MATERIAL SUPPLIED START

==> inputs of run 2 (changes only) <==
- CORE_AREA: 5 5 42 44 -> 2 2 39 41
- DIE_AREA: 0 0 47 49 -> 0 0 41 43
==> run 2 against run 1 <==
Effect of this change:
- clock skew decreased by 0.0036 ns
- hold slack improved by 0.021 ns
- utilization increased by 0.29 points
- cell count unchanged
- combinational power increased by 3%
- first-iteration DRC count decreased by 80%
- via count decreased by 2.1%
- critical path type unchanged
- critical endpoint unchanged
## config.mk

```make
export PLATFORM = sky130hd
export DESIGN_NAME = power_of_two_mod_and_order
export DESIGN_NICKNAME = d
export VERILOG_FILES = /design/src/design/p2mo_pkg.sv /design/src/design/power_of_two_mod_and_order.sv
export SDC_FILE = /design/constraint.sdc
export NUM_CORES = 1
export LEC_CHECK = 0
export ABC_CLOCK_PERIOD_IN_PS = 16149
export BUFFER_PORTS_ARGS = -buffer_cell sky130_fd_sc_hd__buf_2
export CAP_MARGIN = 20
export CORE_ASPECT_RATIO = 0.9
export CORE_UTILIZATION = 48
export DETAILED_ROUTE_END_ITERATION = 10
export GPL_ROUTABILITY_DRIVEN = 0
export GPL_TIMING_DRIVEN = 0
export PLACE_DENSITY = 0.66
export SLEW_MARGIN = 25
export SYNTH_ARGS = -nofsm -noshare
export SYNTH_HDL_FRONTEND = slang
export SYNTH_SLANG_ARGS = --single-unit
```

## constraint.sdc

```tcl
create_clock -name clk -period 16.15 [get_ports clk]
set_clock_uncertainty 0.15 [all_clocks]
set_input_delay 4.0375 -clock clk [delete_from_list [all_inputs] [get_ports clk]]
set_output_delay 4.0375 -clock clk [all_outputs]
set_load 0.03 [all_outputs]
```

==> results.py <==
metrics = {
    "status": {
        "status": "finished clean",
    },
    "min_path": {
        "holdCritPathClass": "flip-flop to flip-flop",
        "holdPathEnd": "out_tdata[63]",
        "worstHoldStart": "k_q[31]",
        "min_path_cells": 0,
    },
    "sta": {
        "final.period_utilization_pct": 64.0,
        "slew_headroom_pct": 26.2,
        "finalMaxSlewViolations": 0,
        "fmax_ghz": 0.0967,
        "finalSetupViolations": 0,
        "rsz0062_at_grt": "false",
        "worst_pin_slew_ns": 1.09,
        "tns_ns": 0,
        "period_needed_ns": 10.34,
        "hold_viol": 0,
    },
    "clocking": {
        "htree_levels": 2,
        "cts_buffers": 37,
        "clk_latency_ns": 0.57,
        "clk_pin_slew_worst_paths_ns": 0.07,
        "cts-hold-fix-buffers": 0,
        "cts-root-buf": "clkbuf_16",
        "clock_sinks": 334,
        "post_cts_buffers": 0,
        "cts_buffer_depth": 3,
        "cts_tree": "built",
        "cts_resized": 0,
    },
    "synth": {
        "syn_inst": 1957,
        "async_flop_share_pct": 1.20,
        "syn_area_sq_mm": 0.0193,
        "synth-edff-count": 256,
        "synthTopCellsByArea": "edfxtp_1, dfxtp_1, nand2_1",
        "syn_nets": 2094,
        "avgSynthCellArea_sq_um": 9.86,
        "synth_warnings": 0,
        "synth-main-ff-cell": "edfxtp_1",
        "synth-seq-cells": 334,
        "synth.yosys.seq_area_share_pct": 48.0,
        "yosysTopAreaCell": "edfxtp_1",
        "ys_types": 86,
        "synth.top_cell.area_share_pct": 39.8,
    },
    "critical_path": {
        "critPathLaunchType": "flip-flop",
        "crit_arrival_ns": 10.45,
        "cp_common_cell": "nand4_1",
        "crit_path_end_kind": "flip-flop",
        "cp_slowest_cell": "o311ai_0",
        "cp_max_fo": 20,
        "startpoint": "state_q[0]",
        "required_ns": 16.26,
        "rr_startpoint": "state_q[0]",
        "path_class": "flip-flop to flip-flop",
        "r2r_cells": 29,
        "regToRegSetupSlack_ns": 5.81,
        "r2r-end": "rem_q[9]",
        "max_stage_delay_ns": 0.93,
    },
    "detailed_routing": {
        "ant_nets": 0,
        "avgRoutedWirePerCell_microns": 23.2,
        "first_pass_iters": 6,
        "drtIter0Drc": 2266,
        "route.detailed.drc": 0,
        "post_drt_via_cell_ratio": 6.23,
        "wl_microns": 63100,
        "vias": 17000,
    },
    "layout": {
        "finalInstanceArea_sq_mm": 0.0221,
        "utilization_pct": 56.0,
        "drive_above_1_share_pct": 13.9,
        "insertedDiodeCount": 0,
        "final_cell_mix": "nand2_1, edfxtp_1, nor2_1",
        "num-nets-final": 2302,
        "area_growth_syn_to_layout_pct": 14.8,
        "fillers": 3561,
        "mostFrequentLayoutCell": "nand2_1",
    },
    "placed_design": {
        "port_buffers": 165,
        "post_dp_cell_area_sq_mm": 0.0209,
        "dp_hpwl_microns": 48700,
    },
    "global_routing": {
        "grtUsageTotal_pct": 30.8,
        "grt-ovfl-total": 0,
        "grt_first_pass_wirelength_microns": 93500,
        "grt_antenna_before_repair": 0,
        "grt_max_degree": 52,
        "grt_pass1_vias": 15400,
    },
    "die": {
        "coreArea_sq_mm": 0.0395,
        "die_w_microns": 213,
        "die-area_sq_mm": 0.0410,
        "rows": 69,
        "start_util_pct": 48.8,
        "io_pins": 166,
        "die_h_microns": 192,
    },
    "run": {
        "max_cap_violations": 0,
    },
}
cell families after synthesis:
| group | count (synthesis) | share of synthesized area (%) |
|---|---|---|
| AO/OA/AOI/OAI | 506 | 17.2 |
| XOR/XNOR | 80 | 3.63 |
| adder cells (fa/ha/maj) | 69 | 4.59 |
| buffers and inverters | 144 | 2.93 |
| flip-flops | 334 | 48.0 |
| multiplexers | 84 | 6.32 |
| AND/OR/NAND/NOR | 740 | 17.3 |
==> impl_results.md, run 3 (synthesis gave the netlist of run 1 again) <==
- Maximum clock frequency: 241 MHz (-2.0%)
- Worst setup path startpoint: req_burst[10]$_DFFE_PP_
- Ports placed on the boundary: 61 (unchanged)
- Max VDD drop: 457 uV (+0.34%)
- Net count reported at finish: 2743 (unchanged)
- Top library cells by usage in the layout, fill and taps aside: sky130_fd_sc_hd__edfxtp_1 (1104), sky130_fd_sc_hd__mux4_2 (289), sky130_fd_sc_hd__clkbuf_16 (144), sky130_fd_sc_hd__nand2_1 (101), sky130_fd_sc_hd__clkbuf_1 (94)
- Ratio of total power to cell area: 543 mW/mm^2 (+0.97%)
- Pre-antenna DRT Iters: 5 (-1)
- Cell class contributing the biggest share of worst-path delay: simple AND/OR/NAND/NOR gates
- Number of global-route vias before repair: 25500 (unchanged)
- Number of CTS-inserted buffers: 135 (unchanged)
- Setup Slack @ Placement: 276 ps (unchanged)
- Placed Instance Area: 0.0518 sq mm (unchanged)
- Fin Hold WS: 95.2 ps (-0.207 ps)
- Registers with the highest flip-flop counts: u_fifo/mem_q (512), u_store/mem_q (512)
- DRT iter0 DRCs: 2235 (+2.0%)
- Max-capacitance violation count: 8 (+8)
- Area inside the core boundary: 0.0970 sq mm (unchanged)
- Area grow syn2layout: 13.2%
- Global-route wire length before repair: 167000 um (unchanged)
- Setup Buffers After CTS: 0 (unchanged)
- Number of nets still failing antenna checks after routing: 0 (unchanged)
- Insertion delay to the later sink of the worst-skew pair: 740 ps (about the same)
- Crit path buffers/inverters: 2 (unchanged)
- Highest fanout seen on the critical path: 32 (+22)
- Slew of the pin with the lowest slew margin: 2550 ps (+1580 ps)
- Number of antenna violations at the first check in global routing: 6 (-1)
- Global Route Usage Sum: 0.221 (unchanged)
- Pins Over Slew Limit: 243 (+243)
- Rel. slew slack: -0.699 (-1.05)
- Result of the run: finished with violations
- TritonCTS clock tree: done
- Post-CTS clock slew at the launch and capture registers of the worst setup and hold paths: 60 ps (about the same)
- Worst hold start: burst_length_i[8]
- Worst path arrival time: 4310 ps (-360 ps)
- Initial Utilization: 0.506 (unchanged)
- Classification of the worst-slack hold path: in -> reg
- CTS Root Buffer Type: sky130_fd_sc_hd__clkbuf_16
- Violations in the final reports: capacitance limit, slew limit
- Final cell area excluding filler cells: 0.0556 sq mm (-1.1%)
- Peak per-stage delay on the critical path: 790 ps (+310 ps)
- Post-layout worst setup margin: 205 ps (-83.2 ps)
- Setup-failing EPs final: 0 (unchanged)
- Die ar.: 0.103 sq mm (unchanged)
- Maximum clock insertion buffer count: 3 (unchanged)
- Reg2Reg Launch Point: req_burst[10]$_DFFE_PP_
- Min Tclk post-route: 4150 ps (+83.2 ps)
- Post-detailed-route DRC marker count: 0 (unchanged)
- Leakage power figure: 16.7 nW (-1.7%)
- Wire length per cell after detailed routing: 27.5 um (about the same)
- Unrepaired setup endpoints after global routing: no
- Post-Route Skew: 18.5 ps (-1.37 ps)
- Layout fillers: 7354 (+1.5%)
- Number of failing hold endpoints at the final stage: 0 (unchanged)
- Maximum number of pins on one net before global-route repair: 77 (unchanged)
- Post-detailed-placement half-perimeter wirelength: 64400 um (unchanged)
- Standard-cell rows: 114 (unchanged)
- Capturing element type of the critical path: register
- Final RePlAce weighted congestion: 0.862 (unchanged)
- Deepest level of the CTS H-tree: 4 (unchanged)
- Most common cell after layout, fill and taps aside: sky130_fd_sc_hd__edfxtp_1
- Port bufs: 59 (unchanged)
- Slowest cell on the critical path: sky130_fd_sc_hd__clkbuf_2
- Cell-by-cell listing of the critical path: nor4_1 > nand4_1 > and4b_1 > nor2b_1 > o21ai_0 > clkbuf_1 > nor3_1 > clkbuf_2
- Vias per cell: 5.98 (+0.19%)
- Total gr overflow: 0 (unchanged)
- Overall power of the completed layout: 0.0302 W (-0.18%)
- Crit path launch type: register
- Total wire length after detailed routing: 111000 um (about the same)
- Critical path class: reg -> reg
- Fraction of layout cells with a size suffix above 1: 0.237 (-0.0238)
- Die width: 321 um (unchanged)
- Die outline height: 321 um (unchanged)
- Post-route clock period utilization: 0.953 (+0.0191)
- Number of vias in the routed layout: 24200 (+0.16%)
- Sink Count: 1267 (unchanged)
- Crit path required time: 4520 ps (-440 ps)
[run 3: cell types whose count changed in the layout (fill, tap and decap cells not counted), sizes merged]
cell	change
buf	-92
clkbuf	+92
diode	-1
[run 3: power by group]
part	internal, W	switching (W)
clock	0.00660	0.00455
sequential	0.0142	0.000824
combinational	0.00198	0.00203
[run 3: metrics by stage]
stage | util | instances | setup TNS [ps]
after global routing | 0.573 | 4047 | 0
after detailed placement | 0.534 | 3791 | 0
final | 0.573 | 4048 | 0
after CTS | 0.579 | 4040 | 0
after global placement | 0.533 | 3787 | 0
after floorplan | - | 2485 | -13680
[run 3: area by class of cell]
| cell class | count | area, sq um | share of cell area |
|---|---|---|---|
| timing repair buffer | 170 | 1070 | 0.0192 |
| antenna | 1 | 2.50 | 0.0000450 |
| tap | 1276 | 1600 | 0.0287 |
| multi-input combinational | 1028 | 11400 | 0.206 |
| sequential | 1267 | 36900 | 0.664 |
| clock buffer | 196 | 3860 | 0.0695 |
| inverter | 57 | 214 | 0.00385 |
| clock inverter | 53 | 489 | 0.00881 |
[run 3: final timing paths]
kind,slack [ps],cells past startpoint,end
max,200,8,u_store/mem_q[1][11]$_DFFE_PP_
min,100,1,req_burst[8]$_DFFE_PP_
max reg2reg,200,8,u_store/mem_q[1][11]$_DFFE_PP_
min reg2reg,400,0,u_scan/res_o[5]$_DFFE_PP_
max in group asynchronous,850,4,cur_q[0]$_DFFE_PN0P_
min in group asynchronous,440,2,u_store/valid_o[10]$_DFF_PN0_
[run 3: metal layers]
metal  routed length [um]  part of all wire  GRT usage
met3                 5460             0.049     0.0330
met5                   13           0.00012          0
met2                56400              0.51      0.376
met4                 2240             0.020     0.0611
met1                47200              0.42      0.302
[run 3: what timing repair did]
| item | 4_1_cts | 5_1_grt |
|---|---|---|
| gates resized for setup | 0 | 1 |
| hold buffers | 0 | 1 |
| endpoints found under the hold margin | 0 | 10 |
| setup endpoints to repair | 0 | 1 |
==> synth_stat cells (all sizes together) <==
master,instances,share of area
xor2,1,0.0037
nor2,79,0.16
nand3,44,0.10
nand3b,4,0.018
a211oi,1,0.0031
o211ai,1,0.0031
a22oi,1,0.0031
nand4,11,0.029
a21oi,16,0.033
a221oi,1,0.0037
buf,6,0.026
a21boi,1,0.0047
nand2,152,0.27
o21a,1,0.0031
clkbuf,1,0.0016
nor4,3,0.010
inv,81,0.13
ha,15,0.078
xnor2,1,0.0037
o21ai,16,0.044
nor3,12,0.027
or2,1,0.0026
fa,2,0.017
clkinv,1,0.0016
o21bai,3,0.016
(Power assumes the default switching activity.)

MATERIAL SUPPLIED END

* PROBLEM: "endpoints" is the word to look for; copy every line of the data that has it.

* OUTPUT FOR THIS TASK:
- Unrepaired setup endpoints after global routing: no
- Number of failing hold endpoints at the final stage: 0 (unchanged)
| endpoints found under the hold margin | 0 | 10 |
| setup endpoints to repair | 0 | 1 |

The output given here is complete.